Thank you for this interesting discussion. Although I posed the “emotionally committed to math” case as a specific hypothetical, many of the things you’ve written in response apply more generally, so I’ve got a lot more material to incorporate into my understanding of the pjeby model of cognition. (I know that’s a misnomer, but since you’re my main source for this material, that’s how I think of it.) I’m going to have to go over this exchange more thoroughly after I get some sleep.
Of course, there are presumably situations where one’s decision should change with the conditions. (I do get that there’s a trade-off between retaining the ability to change with the right conditions and opening yourself up to changing with the wrong conditions though.)
The trade-off optimum is usually in making decisions aimed at producing concrete results, while leaving one’s self largely free to determine how to achieve those results. But again, the level of required specificity is determined by the degree of conflict you can expect to arise (temptations and frustrations).
This is similar to one problem Austrians have with conventional economics. They think the details of transactions are extremely important and that too much information is lost when they are aggregated in GDP and the like; more information than the weak utility of the aggregates can justify.
Re: Human utility functions are relative, contextual, and include semi-independent positive-negative axes. You can’t model all that crap with one number.
That is not a coherent criticism of utilitarianism.
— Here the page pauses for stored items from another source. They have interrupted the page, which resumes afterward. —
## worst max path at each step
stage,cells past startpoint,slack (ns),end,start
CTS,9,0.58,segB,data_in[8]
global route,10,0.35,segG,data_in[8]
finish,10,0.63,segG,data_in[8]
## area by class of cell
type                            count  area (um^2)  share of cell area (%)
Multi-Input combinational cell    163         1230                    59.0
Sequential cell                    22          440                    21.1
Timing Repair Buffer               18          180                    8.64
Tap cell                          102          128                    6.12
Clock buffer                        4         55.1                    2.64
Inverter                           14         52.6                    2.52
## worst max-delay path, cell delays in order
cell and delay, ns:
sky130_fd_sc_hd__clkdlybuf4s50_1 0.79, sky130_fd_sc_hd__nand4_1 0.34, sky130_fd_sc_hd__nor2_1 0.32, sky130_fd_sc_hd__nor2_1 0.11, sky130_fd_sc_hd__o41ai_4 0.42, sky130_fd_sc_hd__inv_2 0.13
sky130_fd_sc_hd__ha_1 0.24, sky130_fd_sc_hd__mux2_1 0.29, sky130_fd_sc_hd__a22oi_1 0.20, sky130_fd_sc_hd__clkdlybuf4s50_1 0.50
===== run.sh =====
#!/bin/bash
# OpenROAD 26Q1-2900-gdf79404cd8, Yosys 0.63+post, stock flow scripts
make -C /OpenROAD-flow-scripts/flow DESIGN_CONFIG=/design/flow/config.mk WORK_HOME=/design/flow/orfs finish

===== config.mk =====
export PLATFORM = sky130hd
export DESIGN_NAME = array_logic
export DESIGN_NICKNAME = array_logic
export VERILOG_FILES = /design/flow/design.v
export SDC_FILE = /design/flow/constraint.sdc
export NUM_CORES = 4
export LEC_CHECK = 1
export CORE_AREA = 10 10 189 189
export DIE_AREA = 0 0 199 199

===== constraint.sdc =====
current_design array_logic

set clk_period 3.6
set clk_io_pct 0.2

create_clock -name clk0 -period $clk_period [get_ports {clk_inv}]

set non_clock_inputs [all_inputs -no_clocks]
set_input_delay [expr $clk_period * $clk_io_pct] -clock clk0 $non_clock_inputs
set_output_delay [expr $clk_period * $clk_io_pct] -clock clk0 [all_outputs]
Do you understand what it is that you are criticising?
Yes, I do… and it’s not utilitarianism. ;-)
What I’m criticizing is the built-in System 2 motivation-comprehending model whose function is predicting the actions of others, but which usually fails when applied to self, because it doesn’t model all of the relevant System 1 features.
If you try to build a human-values-friendly AI, or decide what would be of benefit to a person (or people), and you base it on System 2′s model, you will get mistakes, because System 2′s map of System 1 is flawed, in the same way that Newtonian physics is flawed for predicting near-light-speed mechanics: it leaves out important terms.
Of course you can.
It just won’t be a very good model.
What do you think would work better as a simplified model of utility, then? It seems you think that having orthogonal utility and disutility values would be a start.
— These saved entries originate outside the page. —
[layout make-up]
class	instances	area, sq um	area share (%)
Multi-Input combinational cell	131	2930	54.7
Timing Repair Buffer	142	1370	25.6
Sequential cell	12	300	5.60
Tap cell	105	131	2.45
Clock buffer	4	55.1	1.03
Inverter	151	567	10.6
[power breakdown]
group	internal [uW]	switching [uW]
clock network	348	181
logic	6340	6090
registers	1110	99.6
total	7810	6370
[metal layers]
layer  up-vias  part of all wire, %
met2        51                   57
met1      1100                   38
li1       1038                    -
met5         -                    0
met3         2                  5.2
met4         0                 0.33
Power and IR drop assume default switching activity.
File: ./run.sh
#!/bin/bash
# OpenROAD 26Q1-2900-gdf79404cd8, Yosys 0.63+post, stock flow scripts
make -C /OpenROAD-flow-scripts/flow DESIGN_CONFIG=/design/flow/config.mk WORK_HOME=/design/flow/orfs finish
File: ./config.mk
export PLATFORM = sky130hd
export DESIGN_NAME = verilog_adder_tree
export DESIGN_NICKNAME = verilog_adder_tree
export VERILOG_FILES = /design/flow/design.v
export SDC_FILE = /design/flow/constraint.sdc
export NUM_CORES = 4
export LEC_CHECK = 1
export CORE_UTILIZATION = 50
File: ./constraint.sdc
current_design verilog_adder_tree

set clk_period 6.5
set clk_io_pct 0.2

create_clock -name clk0 -period $clk_period [get_ports {clk}]

set non_clock_inputs [all_inputs -no_clocks]
set_input_delay [expr $clk_period * $clk_io_pct] -clock clk0 $non_clock_inputs
set_output_delay [expr $clk_period * $clk_io_pct] -clock clk0 [all_outputs]
## flow/run.sh

```bash
#!/bin/bash
# OpenROAD 26Q1-2900-gdf79404cd8, Yosys 0.63+post, stock flow scripts
make -C /OpenROAD-flow-scripts/flow DESIGN_CONFIG=/design/flow/config.mk WORK_HOME=/design/flow/orfs finish
```

## flow/config.mk

```make
export PLATFORM = sky130hd
export DESIGN_NAME = motor_ctrl
export DESIGN_NICKNAME = motor_ctrl
export VERILOG_FILES = /design/flow/design.v
export SDC_FILE = /design/flow/constraint.sdc
export NUM_CORES = 4
export LEC_CHECK = 1
export CORE_UTILIZATION = 30
```

## flow/constraint.sdc

```tcl
current_design motor_ctrl

set clk_period 23.3
set clk_io_pct 0.2

create_clock -name clk0 -period $clk_period [get_ports {clk}]

set non_clock_inputs [all_inputs -no_clocks]
set_input_delay [expr $clk_period * $clk_io_pct] -clock clk0 $non_clock_inputs
set_output_delay [expr $clk_period * $clk_io_pct] -clock clk0 [all_outputs]
```

## flow/design.v

```verilog
module motor_ctrl
  #(parameter
    CLK_FREQ = 100_000_000,
    localparam
    BAND_WIDTH         = 32,
    ONE_ROTATION_PULSE = 630,  
    SAMPLING_RATE      = 100,  
    PWM_PERIOD         = 40,   
    PWM_PERIOD_CYCLE   = (CLK_FREQ / 100_000) * PWM_PERIOD)
   (output logic                  pwm,
    output logic                  dir,
    output logic [BAND_WIDTH-1:0] pulse_width,
    output logic [BAND_WIDTH-1:0] rot_cnt,
    input  logic [31:0]           target_rot_v,
    input  logic [31:0]           p_gain,
    input  logic                  sa,
    input  logic                  sb,
    input  logic                  clk,
    input  logic                  rstn);
   logic [BAND_WIDTH-1:0] pwm_pulse_width;
   logic [BAND_WIDTH-1:0] p_gain;
   pwm_generator #(.BAND_WIDTH(BAND_WIDTH),
                   .PWM_PERIOD_CYCLE(PWM_PERIOD_CYCLE))
   pwm_gen_inst(.width(pwm_pulse_width),
                .pwm(pwm),
                .clk(clk),
                .rstn(rstn));
   rot_encoder #(.BAND_WIDTH(BAND_WIDTH))
   rot_encoder_inst(.sa(sa),
                    .sb(sb),
                    .count(rot_cnt),
                    .clk(clk),
                    .rstn(rstn));
   p_controller #(.BAND_WIDTH(BAND_WIDTH),
                  .CLK_FREQ(CLK_FREQ),
                  .ONE_ROTATION_PULSE(ONE_ROTATION_PULSE),
                  .SAMPLING_RATE(SAMPLING_RATE))
   p_ctrl_inst(.target_rot_v(target_rot_v),
               .p_gain(p_gain),
               .rot_cnt(rot_cnt),
               .pulse_width(pulse_width),
               .clk(clk),
               .rstn(rstn));
   always_comb begin
      dir             = pulse_width[31:31] ? 1'b1 : 1'b0;
      pwm_pulse_width = pulse_width[31:31] ? ~pulse_width : pulse_width;
   end
endmodule
module p_controller
  #(parameter
    BAND_WIDTH         = 32,
    CLK_FREQ           = 100_000_000,
    ONE_ROTATION_PULSE = 630,  
    SAMPLING_RATE      = 100,  
    localparam
    PI_FIXED           = 804,  
    RESOLUTION         = 2 * PI_FIXED * SAMPLING_RATE / ONE_ROTATION_PULSE,
    UPDATE_INTERVAL    = CLK_FREQ / SAMPLING_RATE)
   (input  logic [31:0]           target_rot_v,
    input  logic [31:0]           p_gain,
    input  logic [31:0]           rot_cnt,
    output logic [BAND_WIDTH-1:0] pulse_width,
    input  logic                  clk,
    input  logic                  rstn);
   typedef enum logic [1:0] {STT_GET_ERROR,
                             STT_CALC_TERM,
                             STT_CALC_PULSE,
                             STT_WAIT} p_statetype;
   p_statetype  p_state;
   logic [31:0] cnt_r;
   logic        update_flag;
   logic [31:0] rot_cnt_r;
   logic signed [BAND_WIDTH*2-1:0] pulse_width_r, pulse_width_w;
   logic signed [BAND_WIDTH*2-1:0] rotate_samp_cnt_r;
   logic signed [BAND_WIDTH*2-1:0] error_w;
   logic signed [BAND_WIDTH*2-1:0] error_r, p_error_r;
   logic signed [BAND_WIDTH*2-1:0] p_term_r;
   logic signed [BAND_WIDTH*2-1:0] p_term_w;
   logic [31:0] p_gain_r;
   always_comb begin
      update_flag   = (cnt_r == UPDATE_INTERVAL) ? 1 : 0;
      error_w       = $signed(target_rot_v) - (rotate_samp_cnt_r * $signed(RESOLUTION));
      p_term_w      = ($signed(p_gain_r) * error_r);
      pulse_width_w = pulse_width_r + p_term_r;
      pulse_width   = pulse_width_r;
   end
   always_ff @(posedge clk) begin
      if(!rstn) begin
         p_state           <= STT_WAIT;
         cnt_r             <= 0;
         pulse_width_r     <= 0;
         rotate_samp_cnt_r <= 0;
         rot_cnt_r         <= 0;
         error_r           <= 0;
         p_error_r         <= 0;
         p_term_r          <= 0;
      end
      else begin
         p_gain_r <= p_gain;
         if(update_flag) begin
            cnt_r <= 0;
         end
         else begin
            cnt_r <= cnt_r + 1;
         end
         case(p_state)
           STT_GET_ERROR: begin
              p_error_r <= error_r;
              error_r   <= error_w;
              p_state <= STT_CALC_TERM;
           end
           STT_CALC_TERM: begin
              p_term_r <= p_term_w >>> 16;
              p_state  <= STT_CALC_PULSE;
           end
           STT_CALC_PULSE: begin
              pulse_width_r <= (target_rot_v != 0) ? pulse_width_w : 0;
              p_state       <= STT_WAIT;
           end
           STT_WAIT: begin
              if(update_flag) begin
                 rotate_samp_cnt_r <= $signed(rot_cnt) - $signed(rot_cnt_r);
                 rot_cnt_r         <= rot_cnt;
                 p_state           <= STT_GET_ERROR;
              end
           end
         endcase
      end
   end
endmodule
module pwm_generator
  #(parameter
    BAND_WIDTH       = 32,
    PWM_PERIOD_CYCLE = 1000)
   (input logic [BAND_WIDTH-1:0] width,
    output logic                 pwm,
    input logic                  clk,
    input logic                  rstn);
   logic [BAND_WIDTH-1:0]        count_r;
   always_comb begin
      pwm = (count_r < width) ? 1 : 0;
   end
   always_ff @(posedge clk) begin
      if(!rstn) begin
         count_r <= 0;
      end
      else if(count_r < PWM_PERIOD_CYCLE) begin
         count_r <= count_r + 1;
      end
      else begin
         count_r <= 0;
      end
   end
endmodule
module rot_encoder
  #(parameter
    BAND_WIDTH = 32)
   (input logic                   sa,
    input logic                   sb,
    output logic [BAND_WIDTH-1:0] count,
    input logic                   clk,
    input logic                   rstn);
   logic [BAND_WIDTH-1:0]         count_r;
   logic [3:0]                    patern;
   logic [1:0]                    sa_q, sb_q;
   always_comb begin
      count  = count_r;
      patern = {sa_q[1], sb_q[1], sa_q[0], sb_q[0]};
   end
   always_ff @(posedge clk) begin
      if(!rstn) begin
         count_r <= 0;
         sa_q    <= 0;
         sb_q    <= 0;
      end
      else begin
         sa_q[1] <= sa_q[0];
         sb_q[1] <= sb_q[0];
         sa_q[0] <= sa;
         sb_q[0] <= sb;
         case(patern)
           4'b0010: count_r <= count_r + 1;
           4'b1011: count_r <= count_r + 1;
           4'b1101: count_r <= count_r + 1;
           4'b0100: count_r <= count_r + 1;
           4'b0001: count_r <= count_r - 1;
           4'b0111: count_r <= count_r - 1;
           4'b1110: count_r <= count_r - 1;
           4'b1000: count_r <= count_r - 1;
           default: count_r <= count_r;
         endcase
      end
   end
endmodule
```

==> results.py <==
# Flow results
metrics = {
    "routing": {
        "first_pass_iters": 5,
        "drtIter0Drc": 1715,
        "via_per_inst": 4.70,
        "num_vias": 39600,
        "drc": 0,
        "wl_per_cell_um": 17.0,
        "drt_wl_total_um": 144000,
        "antenna_left": 0,
    },
    "pwr": {
        "p_per_area_nw_per_um2": 26.5,
        "power_frac_seq_pct": 36.0,
        "sw_frac_of_total_pct": 31.8,
        "p_int_mw": 1.09,
        "p_sw_uw": 509,
        "max-vdd-ir-drop_mv": 0.0440,
        "clockPowerShare_pct": 39.7,
        "leakagePower_nw": 27.7,
        "comb_power_share_pct": 24.3,
    },
    "yosys": {
        "syn-instance-count": 6033,
        "yosysWarnings": 4,
        "ys_seq_share_pct": 12.0,
        "netlist_area_um2": 55000,
        "async_flop_share_pct": 0,
        "ys_types": 89,
        "ys_area_um2": 55000,
        "synth_flops": 313,
        "enable_flop_cells": 32,
        "ff_type": "dfxtp_1",
        "yosys_cells": 6033,
        "avgSynthCellArea_um2": 9.11,
    },
    "final_timing": {
        "fin_crit_sh_pct": 39.6,
        "hold_violations": 0,
        "max_freq_mhz": 108,
        "relSlewSlack_pct": 40.9,
        "drv_slew": 0,
        "fin_setup_tns_ps": 0,
        "fin_worst_skew_ps": 22.8,
        "rsz0062_at_grt": "no",
        "setup_viol": 0,
        "worst_pin_slew_ps": 886,
        "fin_crit_ps": 9230,
        "setup_ws_ps": 14070,
    },
    "global_route": {
        "antenna_found_initial": 4,
        "grt_pass1_vias": 42300,
        "grt_pass1_wl_um": 233000,
        "grt_max_degree": 66,
        "grt_usage_pct": 16.7,
        "overflow": 0,
    },
    "layout": {
        "drive_above_1_share_pct": 3.48,
        "logic_area_um2": 43100,
        "area_growth_pct": 9.70,
        "num-fill-cells": 18100,
        "seqCellArea_um2": 6590,
    },
    "cts": {
        "post-cts-setup-buffers": 0,
        "cts_root_buffer": "clkbuf_16",
        "path_clk_slew_ps": 60,
        "numClockSinks": 313,
        "ctsHoldBuffers": 0,
        "tritoncts": "yes",
        "htree_levels": 2,
        "insertion_delay_ps": 600,
        "clk_path_buf_depth": 3,
        "cts_inserted_buffers": 37,
        "postCtsResizedCells": 0,
    },
    "placement": {
        "place_ws_ps": 13480,
        "dpl.hpwl_um": 112000,
        "gp_congestion": 0.923,
        "numPortBuffers": 133,
    },
    "outcome": {
        "outcome": "complete, no violations",
    },
    "critical_path": {
        "crit_path_end_kind": "flop",
        "arrival_ps": 9680,
        "worst_ep_required_time_ps": 23750,
        "max_stage_delay_ps": 590,
        "crit_type": "input port to flop",
        "start_kind": "input port",
        "cpMaxStageDelayCell": "clkdlybuf4s50_1",
        "path_cells": "clkdlybuf4s50_1 > inv_1 > fa_1 > ha_1 > inv_1 > fa_1 > inv_1 > fa_1 > nand2b_1 > a21oi_1 > o41a_1 > a41o_1 > o2111ai_1 > a21oi_2 > a41oi_2 > or3_1 > a221oi_1 > nor3_1",
        "worstPathMaxFanout": 4,
    },
    "floorplanning": {
        "fp.dieH_um": 430,
        "ios": 134,
        "die_w_um": 430,
        "rows": 156,
        "die_area_um2": 185000,
        "fp_util_pct": 30.3,
        "coreArea_um2": 181000,
    },
    "flow_run": {
        "warnings": 40,
        "maxCapViolations": 0,
    },
    "min_path": {
        "hold_path.class": "flop to flop",
    },
}
-- worst max-delay path, delay by kind of cell --
kind / cells / cell delay, ps
buffers and inverters: 4 / 860
adder cells (fa/ha/maj): 4 / 1670
AND-OR/OR-AND: 7 / 1790
AND/OR/NAND/NOR: 3 / 710
-- path summary, 6_finish.rpt --
check	depth (start not counted)	endpoint	from	slack, ps
setup / recovery	18	p_ctrl_inst.error_r[46]	target_rot_v[3]	14070
hold / removal	2	p_ctrl_inst.rot_cnt_r[25]	p_ctrl_inst.rot_cnt_r[25]	450
setup reg to reg	22	p_ctrl_inst.p_term_r[29]	p_ctrl_inst.p_gain_r[3]	14790
hold reg to reg	2	p_ctrl_inst.rot_cnt_r[25]	p_ctrl_inst.rot_cnt_r[25]	450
It’s been a while since I looked at CEV, but I thought the “coherent” part was meant to account for this. It assumes we have some relatively widespread, fairly unambiguous preferences, which may be easier to see in the light of that tired old example, paperclipping the light cone. If CEV outputs a null utility function, that would seem to imply that human preferences are completely symmetrically distributed, which seems hard to believe.
If by “null utility function”, you mean one that says, “don’t DO anything”, then do note that it would not require that we all have balanced preferences, depending on how you do the combination.
A global utility function that creates more pleasure for me by creating pain for you would probably not be very useful. Heck, a function that creates pleasure for me by creating pain for me might not be useful. Pain and pleasure are not readily subtractable from each other on real human hardware, and when one is required to subtract them by forces outside one’s individual control, there is an additional disutility incurred.
These things being the case, a truly “Friendly” AI might well decide to limit itself to squashing unfriendly AIs and otherwise refusing to meddle in human affairs.
I wouldn’t be particularly surprised by this outcome.